Die Ernte des Frusts ist eingefahren. Der Wirtschaft treibende Mittelstand hat den Denkzettel ausgestellt. Ist da noch Platz für die Platzhalter-Funktionäre, die auf ihren Sesseln klebend in alten Erinnerungen schwelgend, vergessen haben, wofür sie da sein wollten?
Die „Wirtschaftspartei“ ÖVP hat es fertig gebracht, ihre Stammwähler durch Tatenlosigkeit ebenso zu Protestwählern zu machen wie die SPÖ ihre Arbeiter und Angestellten. Bedingungslos wird dem EU-Gehorsam die Regionenverantwortung geopfert. Der Klein- und Mittelstand werden von der Politik mit Füßen getreten und die Funktionäre leihen ihnen dafür ihre Stiefel.
Bei einer Stammwähler-Klientel kommt das auf Dauer nicht gut an. Sie suchte und fand ihr Ventil – der politische Erdrutsch hat alte Seilschaften zerstört.
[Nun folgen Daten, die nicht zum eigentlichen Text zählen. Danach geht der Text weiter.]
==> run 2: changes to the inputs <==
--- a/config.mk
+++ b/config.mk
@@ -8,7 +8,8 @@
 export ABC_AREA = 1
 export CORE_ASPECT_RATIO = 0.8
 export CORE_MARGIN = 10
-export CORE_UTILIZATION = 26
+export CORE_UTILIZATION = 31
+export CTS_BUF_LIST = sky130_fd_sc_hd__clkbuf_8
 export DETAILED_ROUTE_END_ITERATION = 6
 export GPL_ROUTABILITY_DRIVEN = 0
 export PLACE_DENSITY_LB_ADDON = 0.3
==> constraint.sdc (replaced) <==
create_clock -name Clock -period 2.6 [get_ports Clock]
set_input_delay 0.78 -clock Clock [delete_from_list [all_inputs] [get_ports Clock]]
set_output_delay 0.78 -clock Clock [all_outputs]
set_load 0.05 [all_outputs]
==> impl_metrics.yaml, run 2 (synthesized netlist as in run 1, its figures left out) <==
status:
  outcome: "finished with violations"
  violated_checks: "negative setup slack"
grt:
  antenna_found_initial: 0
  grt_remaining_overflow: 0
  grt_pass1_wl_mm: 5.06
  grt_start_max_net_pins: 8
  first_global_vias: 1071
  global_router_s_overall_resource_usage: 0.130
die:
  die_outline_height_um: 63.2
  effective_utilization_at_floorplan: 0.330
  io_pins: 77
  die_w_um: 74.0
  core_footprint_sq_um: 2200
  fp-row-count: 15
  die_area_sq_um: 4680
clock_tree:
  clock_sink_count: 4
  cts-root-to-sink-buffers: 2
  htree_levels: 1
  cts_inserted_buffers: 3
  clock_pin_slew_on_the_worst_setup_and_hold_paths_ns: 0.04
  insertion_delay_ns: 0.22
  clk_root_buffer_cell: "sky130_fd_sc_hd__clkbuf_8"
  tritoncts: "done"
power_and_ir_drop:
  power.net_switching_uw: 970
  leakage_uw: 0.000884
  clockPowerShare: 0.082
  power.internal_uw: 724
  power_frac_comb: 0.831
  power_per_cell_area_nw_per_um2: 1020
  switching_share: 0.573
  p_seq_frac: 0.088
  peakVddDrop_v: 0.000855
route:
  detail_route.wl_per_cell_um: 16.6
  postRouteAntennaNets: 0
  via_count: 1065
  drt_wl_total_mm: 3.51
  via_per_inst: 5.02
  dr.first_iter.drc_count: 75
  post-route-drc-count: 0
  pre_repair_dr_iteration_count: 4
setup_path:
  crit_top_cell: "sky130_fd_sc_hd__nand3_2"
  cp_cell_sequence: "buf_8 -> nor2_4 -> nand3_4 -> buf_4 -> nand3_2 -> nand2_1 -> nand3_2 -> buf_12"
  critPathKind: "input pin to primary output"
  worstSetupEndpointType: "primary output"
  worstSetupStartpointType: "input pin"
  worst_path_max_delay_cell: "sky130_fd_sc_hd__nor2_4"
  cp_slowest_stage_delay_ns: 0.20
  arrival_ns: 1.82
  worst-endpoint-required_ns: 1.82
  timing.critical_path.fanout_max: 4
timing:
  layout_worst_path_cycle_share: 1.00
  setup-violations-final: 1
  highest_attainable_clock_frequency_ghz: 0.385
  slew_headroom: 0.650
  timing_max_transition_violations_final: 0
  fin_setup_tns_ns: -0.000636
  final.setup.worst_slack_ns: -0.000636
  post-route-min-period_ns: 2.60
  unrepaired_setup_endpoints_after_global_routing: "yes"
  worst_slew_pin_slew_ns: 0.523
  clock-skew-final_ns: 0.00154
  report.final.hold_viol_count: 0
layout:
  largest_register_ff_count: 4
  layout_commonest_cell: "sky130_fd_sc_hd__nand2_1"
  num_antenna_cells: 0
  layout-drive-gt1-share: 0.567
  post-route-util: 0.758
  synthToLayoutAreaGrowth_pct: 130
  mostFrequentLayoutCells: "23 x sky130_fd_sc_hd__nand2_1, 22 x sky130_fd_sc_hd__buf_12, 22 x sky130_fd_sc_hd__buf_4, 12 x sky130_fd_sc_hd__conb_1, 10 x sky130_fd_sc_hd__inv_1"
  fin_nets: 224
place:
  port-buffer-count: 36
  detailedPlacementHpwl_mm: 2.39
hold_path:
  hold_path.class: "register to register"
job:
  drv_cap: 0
## config.mk

```make
export PLATFORM = sky130hd
export DESIGN_NAME = arb_requester
export DESIGN_NICKNAME = d
export VERILOG_FILES = /design/src/rtl/arb_requester_pkg.sv /design/src/rtl/arb_req_fifo.sv /design/src/rtl/arb_requester.sv
export SDC_FILE = /design/constraint.sdc
export NUM_CORES = 1
export LEC_CHECK = 0
export ABC_AREA = 1
export BUFFER_PORTS_ARGS = -buffer_cell sky130_fd_sc_hd__buf_2
export CAP_MARGIN = 0
export CORE_ASPECT_RATIO = 2
export CORE_MARGIN = 2
export CORE_UTILIZATION = 40
export DETAILED_ROUTE_END_ITERATION = 7
export PLACE_DENSITY = 0.64
export SYNTH_ARGS = -nofsm -noshare
export SYNTH_HDL_FRONTEND = slang
export SYNTH_SLANG_ARGS = --single-unit
```

## constraint.sdc

```tcl
create_clock -name clk -period 2.5 [get_ports clk]
set_input_delay 0.5 -clock clk [delete_from_list [all_inputs] [get_ports clk]]
set_output_delay 0.5 -clock clk [all_outputs]
set_load 0.05 [all_outputs]
```

## src/rtl/arb_requester_pkg.sv

```systemverilog
`default_nettype none
// +--------------------------------------------------------------------+
// | arb_requester_pkg : shared types and width helpers for requester   |
// | Revision: 1.0                                                      |
// +--------------------------------------------------------------------+
package arb_requester_pkg;

    typedef enum logic [1:0] {
        IDLE  = 2'd0,
        REQ   = 2'd1,
        YIELD = 2'd2
    } state_t;

    // Bits needed to hold any value 0..limit inclusive.
    function automatic int cnt_width(input int limit);
        return $clog2(limit + 1);
    endfunction

endpackage
`default_nettype wire

```

## src/rtl/arb_req_fifo.sv

```systemverilog
`default_nettype none
// +--------------------------------------------------------------------+
// | arb_req_fifo : synchronous FIFO, head word always visible on rdata |
// | Revision: 1.0                                                      |
// +--------------------------------------------------------------------+
module arb_req_fifo #(
    parameter int DATA_W = 8,
    parameter int DEPTH  = 4
) (
    input  logic                     clk,
    input  logic                     rst,
    input  logic                     push,
    input  logic                     pop,
    input  logic [DATA_W-1:0]        wdata,
    output logic [DATA_W-1:0]        rdata,
    output logic [$clog2(DEPTH):0]   count,
    output logic                     full,
    output logic                     empty
);

    localparam int c_ptr_w = $clog2(DEPTH);
    localparam int c_cnt_w = c_ptr_w + 1;

    logic [DATA_W-1:0]  r_mem_q [DEPTH];
    logic [c_ptr_w-1:0] r_wptr_q, w_wptr_d;
    logic [c_ptr_w-1:0] r_rptr_q, w_rptr_d;
    logic [c_cnt_w-1:0] r_count_q, w_count_d;
    logic               w_push, w_pop;

    assign full   = (r_count_q == c_cnt_w'(DEPTH));
    assign empty  = (r_count_q == '0);
    // A full FIFO refuses the write even when a read frees a slot this cycle.
    assign w_push = push & ~full;
    assign w_pop  = pop & ~empty;
    assign rdata  = r_mem_q[r_rptr_q];
    assign count  = r_count_q;

    always_comb begin
        w_wptr_d  = r_wptr_q;
        w_rptr_d  = r_rptr_q;
        w_count_d = r_count_q;
        if (w_push) w_wptr_d = r_wptr_q + c_ptr_w'(1);
        if (w_pop)  w_rptr_d = r_rptr_q + c_ptr_w'(1);
        case ({w_push, w_pop})
            2'b10:   w_count_d = r_count_q + c_cnt_w'(1);
            2'b01:   w_count_d = r_count_q - c_cnt_w'(1);
            default: w_count_d = r_count_q;
        endcase
    end

    always_ff @(posedge clk or posedge rst) begin
        if (rst) begin
            r_wptr_q  <= '0;
            r_rptr_q  <= '0;
            r_count_q <= '0;
        end else begin
            r_wptr_q  <= w_wptr_d;
            r_rptr_q  <= w_rptr_d;
            r_count_q <= w_count_d;
        end
    end

    always_ff @(posedge clk) begin
        if (w_push) r_mem_q[r_wptr_q] <= wdata;
    end

endmodule
`default_nettype wire

```

## src/rtl/arb_requester.sv

```systemverilog
`default_nettype none
// +--------------------------------------------------------------------+
// | arb_requester : buffered requester for one round-robin arbiter port|
// | Revision: 1.0                                                      |
// +--------------------------------------------------------------------+
module arb_requester
    import arb_requester_pkg::*;
#(
    parameter int DATA_W     = 8,
    parameter int DEPTH      = 4,
    parameter int MAX_HOLD   = 4,
    parameter int STARVE_LIM = 15
) (
    input  logic              clk,
    input  logic              rst,
    input  logic              in_valid,
    input  logic [DATA_W-1:0] in_data,
    output logic              in_ready,
    output logic              req,
    input  logic              gnt,
    output logic              bus_valid,
    output logic [DATA_W-1:0] bus_data,
    output logic              starve
);

    localparam int c_cnt_w  = $clog2(DEPTH) + 1;
    localparam int c_hold_w = cnt_width(MAX_HOLD);
    localparam int c_wait_w = cnt_width(STARVE_LIM);

    state_t              r_state_q, w_state_d;
    logic [c_hold_w-1:0] r_hold_q, w_hold_d, w_hold_inc;
    logic [c_wait_w-1:0] r_wait_q, w_wait_d;
    logic                r_starve_q, w_starve_d;
    logic [c_cnt_w-1:0]  w_count, w_count_post;
    logic                w_full, w_empty, w_push, w_pop;

    arb_req_fifo #(
        .DATA_W (DATA_W),
        .DEPTH  (DEPTH)
    ) u_fifo (
        .clk   (clk),
        .rst   (rst),
        .push  (w_push),
        .pop   (w_pop),
        .wdata (in_data),
        .rdata (bus_data),
        .count (w_count),
        .full  (w_full),
        .empty (w_empty)
    );

    assign in_ready  = ~w_full;
    assign w_push    = in_valid & in_ready;
    // req comes from the state register only, so no loop forms through gnt.
    assign req       = (r_state_q == REQ);
    assign bus_valid = req & gnt;
    assign w_pop     = bus_valid;
    assign starve    = r_starve_q;

    assign w_count_post = w_count + c_cnt_w'(w_push) - c_cnt_w'(w_pop);
    assign w_hold_inc   = r_hold_q + c_hold_w'(1);

    always_comb begin
        w_state_d = r_state_q;
        w_hold_d  = '0;
        w_wait_d  = '0;
        case (r_state_q)
            IDLE: begin
                if (w_push | ~w_empty) w_state_d = REQ;
            end
            REQ: begin
                if (gnt) begin
                    w_hold_d = w_hold_inc;
                    if (w_count_post == '0) begin
                        w_state_d = IDLE;
                        w_hold_d  = '0;
                    end else if (w_hold_inc == c_hold_w'(MAX_HOLD)) begin
                        w_state_d = YIELD;
                        w_hold_d  = '0;
                    end
                end else begin
                    w_hold_d = r_hold_q;
                    w_wait_d = (r_wait_q == c_wait_w'(STARVE_LIM)) ? r_wait_q
                                                                    : r_wait_q + c_wait_w'(1);
                end
            end
            YIELD: begin
                w_state_d = (w_count_post != '0) ? REQ : IDLE;
            end
            default: begin
                w_state_d = IDLE;
            end
        endcase
        w_starve_d = (w_wait_d == c_wait_w'(STARVE_LIM));
    end

    always_ff @(posedge clk or posedge rst) begin
        if (rst) begin
            r_state_q  <= IDLE;
            r_hold_q   <= '0;
            r_wait_q   <= '0;
            r_starve_q <= 1'b0;
        end else begin
            r_state_q  <= w_state_d;
            r_hold_q   <= w_hold_d;
            r_wait_q   <= w_wait_d;
            r_starve_q <= w_starve_d;
        end
    end

endmodule
`default_nettype wire

```

# Yosys cells after proc, flatten, opt, wreduce, memory -nomap -nowiden
# Memories as Yosys holds them, arrays and structs flattened.
# Index checks and enable logic that the tools add are counted.
# classes
addsub,8
eq_ne,11
n_mux,16
n_bitwise,7
reduce_logical,6
# op_table
operator,count
two-way mux 3 bit,4
two-way mux 4 bit,3
"equality test 4 bit, second input constant",2
two-way mux 2 bit,4
"adder 3 x 1 -> 3 bit, second input constant",2
"equality test 3 bit, second input constant",2
logical NOT 3 bit,2
case mux 2 bit (3 select lines),1
case mux 3 bit (2 select lines),1
"adder 2 x 1 -> 2 bit, second input constant",2
"adder 4 x 1 -> 4 bit, second input constant",1
AND 1 bit,4
"equality test 2 x 1 -> 1 bit, second input constant",2
"equality test 2 bit, second input constant",2
adder 3 x 1 -> 3 bit,1
two-way mux 1 bit,3
"!= test 3 x 1 -> 1 bit, second input constant",1
AND reduction 3 bit,1
nonzero test 3 bit,1
subtractor 3 x 1 -> 3 bit,1
"subtractor 3 x 1 -> 3 bit, second input constant",1
logical NOT 2 bit,1
"!= test 2 x 1 -> 1 bit, second input constant",1
"!= test 2 bit, second input constant",1
other kinds (3),4
# word_totals
ff_bits,17
mem_bits_rw,32
in_bits,12
n_memories,1
# mem_list
memory,depth,word_bits,read_ports,rd_clocked_by_memory_dff,write_ports,line,source
u_fifo.r_mem_q,4,8,1,0,1,arb_req_fifo.sv:24,logic [DATA_W-1:0] r_mem_q [DEPTH];

# Longest topological paths before layout
# logic_depth
ltp_word,9
ltp_mapped,13
mapped_depth_nobuf,13

# Modules after synthesis
# From an unflattened synthesis, not the netlist that was laid out.
# unflattened
cells_unflattened,245
area_unflattened_um2,2453.6
# modules_own_cells
module,n_inst,cells_each,area_per_inst_um2,seq_area_each_um2
arb_req_fifo,1,155,1755.4,1136.1
arb_requester,1,90,698.2,250.2

# Worst setup path after synthesis
# OpenSTA, ideal clock, no wires.
# synth_timing
kind,flip-flop to flip-flop
from,reg r_state_q[1]
to,reg r_state_q[0]
setup_ns,0.117
arrival_time_ns,2.469
required_time_ns,2.383
setup_slack_ns,-0.086
stages_incl_launch_ff,14
n_path_buf,0
path_cell_list,dfrtp_1 -> inv_1 -> nand2_2 -> nor2_2 -> ha_1 -> inv_1 -> ha_1 -> fa_1 -> nor2_1 -> nand3_2 -> nand3_1 -> nand2_1 -> nand2_1 -> nand2_1
# synth_between
elab_chain_cells,7
# synth_lines
item,line,source
"start, declared",arb_requester.sv:30,"state_t r_state_q, w_state_d;"
"start signal, assigned",arb_requester.sv:104,r_state_q <= w_state_d;
equality test 2 x 1 -> 1 bit (*),arb_requester.sv:55,assign req = (r_state_q == REQ);
AND 1 bit (*),arb_requester.sv:56,assign bus_valid = req & gnt;
via bus_valid,arb_requester.sv:21,"output logic bus_valid,"
subtractor 3 x 1 -> 3 bit (*),arb_requester.sv:60,assign w_count_post = w_count + c_cnt_w'(w_push) - c_cnt_w'(w_pop);
logical NOT 3 bit,arb_requester.sv:74,if (w_count_post == '0) begin
two-way mux 2 bit,arb_requester.sv:74,
two-way mux 2 bit,arb_requester.sv:72,if (gnt) begin
case mux 2 bit (3 select lines),arb_requester.sv:67,case (r_state_q)
# Mark *: on every way through the listed nets, which the timed path passes. The rest lies on a longest branch. The select of a mux whose other input is x is not followed.
# A chain may end at the register's enable or synchronous reset.

# Worst setup path in the final report
# layout_timing
from,reg u_fifo.r_count_q[1] (netlist: u_fifo.count[1])
to,reg r_state_q[0]
# layout_between
elab_chain_cells,9
# layout_lines
item,line,source
"start, declared",arb_req_fifo.sv:27,"logic [c_cnt_w-1:0] r_count_q, w_count_d;"
"start signal, assigned",arb_req_fifo.sv:59,r_count_q <= w_count_d;
equality test 3 bit,arb_req_fifo.sv:30,assign full = (r_count_q == c_cnt_w'(DEPTH));
NOT 1 bit,arb_requester.sv:52,assign in_ready = ~w_full;
AND 1 bit,arb_requester.sv:53,assign w_push = in_valid & in_ready;
adder 3 x 1 -> 3 bit,arb_requester.sv:60,
subtractor 3 x 1 -> 3 bit,arb_requester.sv:60,
logical NOT 3 bit,arb_requester.sv:74,
two-way mux 2 bit,arb_requester.sv:74,
two-way mux 2 bit,arb_requester.sv:72,
case mux 2 bit (3 select lines),arb_requester.sv:67,
# Several ways; a longest one is shown, not always the timed one. The select of a mux whose other input is x is not followed.

==> impl_metrics.py <==
metrics = {
    "global_routing": {
        "grt_use_total_pct": 14.41,
        "antenna_found_initial": 0,
        "gr-total-overflow": 0,
        "grt_max_degree": 18,
        "grt_pass1_wl_um": 6879,
        "grt_pass1_vias": 1514,
    },
    "drt": {
        "ant_nets": 0,
        "via_per_inst": 4.997,
        "first_pass_iters": 4,
        "wl_per_cell_um": 13.76,
        "drtIter0Drc": 44,
        "totalWireLength_um": 4031,
        "drc_errors": 0,
        "vias": 1464,
    },
    "logic_synthesis": {
        "synth-edff-count": 32,
        "ys_top_cells_by_area": "edfxtp_1 (43%), dfrtp_1 (19%), ha_1 (5.6%)",
        "yosys.area.top_type": "edfxtp_1",
        "yosysWarnings": 0,
        "yosys.cell_types.count": 29,
        "async_flop_share_pct": 34.69,
        "netlist_area_um2": 2251,
        "synth_commonest_cells": "edfxtp_1 (32), nor2_1 (29), nand2_1 (22), o21ai_0 (21), inv_1 (20)",
        "synth.avg_cell_area_um2": 11.20,
        "yosysMostFrequentCell": "edfxtp_1",
        "synth-seq-cells": 49,
        "synth_cells": 201,
        "ys_seq_area_share_pct": 61.59,
        "synth.net_count": 225,
        "yosysTopAreaCellShare_pct": 42.69,
        "synthFlopType": "edfxtp_1",
    },
    "status": {
        "status": "completed",
    },
    "sta": {
        "slew_viol_final": 0,
        "worst_pin_slew_ns": 0.7257,
        "min_period_over_period_pct": 90.88,
        "hold_violations": 0,
        "finalSetupViolations": 0,
        "max_freq_ghz": 0.4401,
        "tns_ns": 0,
        "finClkSkew_ns": 0.005161,
        "slew_headroom_pct": 51.44,
        "rsz0062_at_grt": "false",
        "min_period_ns": 2.272,
    },
    "cells_and_area": {
        "drive_gt1_share_pct": 22.32,
        "design_area_um2": 2582,
        "area_delta_synth_final_pct": 14.73,
        "diodes": 0,
        "final_nets": 256,
    },
    "floorplanning": {
        "start_util_pct": 41.53,
        "die-area_um2": 6280,
        "die_width_um": 57.05,
        "die-height_um": 110.1,
        "ioPinCount": 24,
        "row_count": 38,
        "coreArea_um2": 5420,
    },
    "clocking": {
        "ctsLongestPathBuffers": 2,
        "cts.sinks": 49,
        "clkTransAtPathRegs_ns": 0.09,
        "clk_latency_ns": 0.30,
        "cts_setup_buffers": 0,
        "cts_hold_buf": 0,
        "numCtsBuffers": 5,
        "cts_tree": "yes",
        "cts_root_buf": "clkbuf_8",
        "cts_resized": 0,
        "htree_num_levels": 2,
    },
    "setup_path": {
        "r2r_slack_ns": 0.23,
        "cp-start-kind": "flip-flop",
        "endpoint_kind": "flip-flop",
        "ff2ff_path_depth": 13,
        "worstSetupPathType": "reg2reg",
        "r2r_start": "u_fifo.count[1]",
        "worstPathArrival_ns": 2.47,
        "required_ns": 2.69,
        "cp_max_fo": 6,
        "timing.rr.end": "r_state_q[0]",
    },
    "placement": {
        "globalplace.congestion": 0.8274,
        "place_area_um2": 2462,
        "dp_hpwl_um": 3066,
        "io_buffers": 23,
    },
    "power": {
        "p_leak_nw": 1.099,
        "ir_drop_mv": 0.8657,
        "pwr_density_cell_nw_per_um2": 1279,
    },
    "flow_run": {
        "maxCapViolations": 0,
    },
    "worst_hold_path": {
        "min_path_type": "in2async",
    },
}
-- worst max-delay path: stages, from the launching register on --
cell,delay [ns]
dfrtp_1,0.43
inv_2,0.14
nand3_2,0.12
nand2_4,0.08
ha_1,0.21
inv_1,0.06
ha_1,0.15
fa_1,0.41
nor2_1,0.13
nand3_2,0.12
nand3_1,0.12
nand2_1,0.08
nand2_1,0.06
nand2_1,0.05
-- metal layers --
metal / vias to the layer above / wire [um] / global-route usage, %
met2: 22 / 2285 / 27.67
met4: 0 / 76 / 6.645
li1: 740 / - / -
met5: - / 0 / 0
met3: 7 / 111 / 2.684
met1: 695 / 1558 / 14.56
-- registers in the layout, summed over array words and instances, names as in the netlist --
register and count:
u_fifo.count 3, r_hold_q 3, u_fifo.r_rptr_q 2, r_state_q 2
r_wait_q 4, starve 1, u_fifo.r_wptr_q 2, u_fifo.r_mem_q 32
-- power breakdown --
part / leakage (nW) / switching (mW) / internal (mW)
Combinational: 0.532 / 1.09 / 0.434
Sequential: 0.509 / 0.125 / 1.07
Clock: 0.0574 / 0.252 / 0.325
-- worst max path at each step --
stage | startpoint | to | slack [ns] | depth (start not counted)
after floorplan | u_fifo.count[0] | r_state_q[0] | 0.01 | 13
after global placement | gnt | r_state_q[0] | 0.16 | 13
after detailed placement | gnt | r_state_q[0] | 0.10 | 13
after CTS | u_fifo.count[1] | r_state_q[0] | 0.21 | 13
after global routing | u_fifo.count[0] | r_state_q[0] | 0.01 | 13
final | u_fifo.count[1] | r_state_q[0] | 0.23 | 13
-- placed cells by master (no fill, tap or decap), types with 4 or more instances in the layout --
| master | instances |
|---|---|
| buf_2 | 23 |
| nor2_1 | 29 |
| xor2_1 | 4 |
| dfrtp_1 | 17 |
| edfxtp_1 | 32 |
| ha_1 | 10 |
| inv_1 | 20 |
| buf_4 | 5 |
| nand2_1 | 22 |
| o22ai_1 | 8 |
| clkbuf_8 | 6 |
| nand3_1 | 8 |
| o21ai_0 | 21 |
-- kinds of logic (layout without fill, tap and decap cells) --
logic type	after synthesis	after routing	synth area share (%)
buffers and inverters	27	59	4.780
AO/OA/AOI/OAI	35	35	8.727
flip-flops	49	49	61.59
AND/OR/NAND/NOR	73	73	15.62
adder cells (fa/ha/maj)	12	12	7.337
XOR/XNOR	5	5	1.945
-- cell type report --
| cell class | count | area [um2] |
|---|---|---|
| clock buffers | 6 | 82.58 |
| inverters | 23 | 86.33 |
| clock inverters | 2 | 37.54 |
| flip-flops and latches | 49 | 1386 |
| well taps | 60 | 75.07 |
| multi-input cells | 125 | 762.0 |
| repair buffers | 28 | 152.6 |
| fillers | 506 | 2838 |
-- through the flow --
| stage | hold WS (ns) | power, mW | std cells | util, % | setup slack (ns) |
|---|---|---|---|---|---|
| finish | 0.2878 | 3.304 | 293 | 47.65 | 0.2280 |
| global placement | 0.4915 | 2.731 | 285 | 45.43 | 0.1633 |
| floorplan | 0.4261 | 2.401 | 201 | - | 0.01122 |
| detailed placement | 0.4870 | 2.764 | 285 | 45.43 | 0.1038 |
| global route | 0.3626 | 3.560 | 293 | 47.65 | 0.01342 |
| CTS | 0.3140 | 3.348 | 293 | 47.65 | 0.2084 |
Note: power is estimated with default switching activity, not from simulation.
Alte Seilschaften, denen die Mobilität nur zur Geldbeschaffung wichtig ist, ohne daran zu denken, das Mobilität die Wirtschaft im Kreislauf hält, allerdings für die Bevölkerung auch leistbar bleiben muss. Für unnötige Schallschutzwände, Fahrbahnrückbauten und Straffallen ist jede Menge Geld vorhanden, für das Sozialsystem nicht. Das allein mit Umwelt zu erklären, schluckt der Wähler nicht mehr.
Dabei suchen die meisten Wähler einfach nur Stabilität. Sie wollen sich Mobilität wieder leisten können genauso wie Essen und Wohnen. Aber wohin fließen die Gewinne der Konzerne? Ins Ausland, wo jetzt die Finanzkrise ausgebrochen ist. Dieses Geld sieht Österreich nie wieder, dafür trocknet unser Land wirtschaftlich weiter aus.
Das Ergebnis spüren wir an allen Ecken und Enden. Dem Mittelstand geht die Kraft verloren.
Aber wie soll Politik berechenbar sein, wenn sich die eigenen Parteienkonstruktionen ihre eigenen Wahrheiten leisten. Als Beispiel die Autoneuzulassungen: Erstunkene und erlogene 300.000 Neuwagen Jahr für Jahr sorgen bei den Politköpfen für immer neue Steuerideen, um den Bürger schröpfen zu können. Tatsächlich sind es maximal 265.000, die im Zwölfmonatszyklus heimische Straßen frequentieren. Selbstständige und Arbeitnehmer gehen daran zugrunde.
Da ging, von der Parteibasis gegängelt, jedes Augenmaß verloren. Aber auch dem Staat werden beim Schröpfen der Bürger Grenzen gesetzt. Die wurden nun erreicht.
Funktionäre dieses Landes, hört auf mit der Taktiererei, die Wirtschaft kann es sich nicht mehr leisten.
Werte Kommerzialräte, lernt aus dieser Krise und zieht daraus die richtigen Konsequenzen.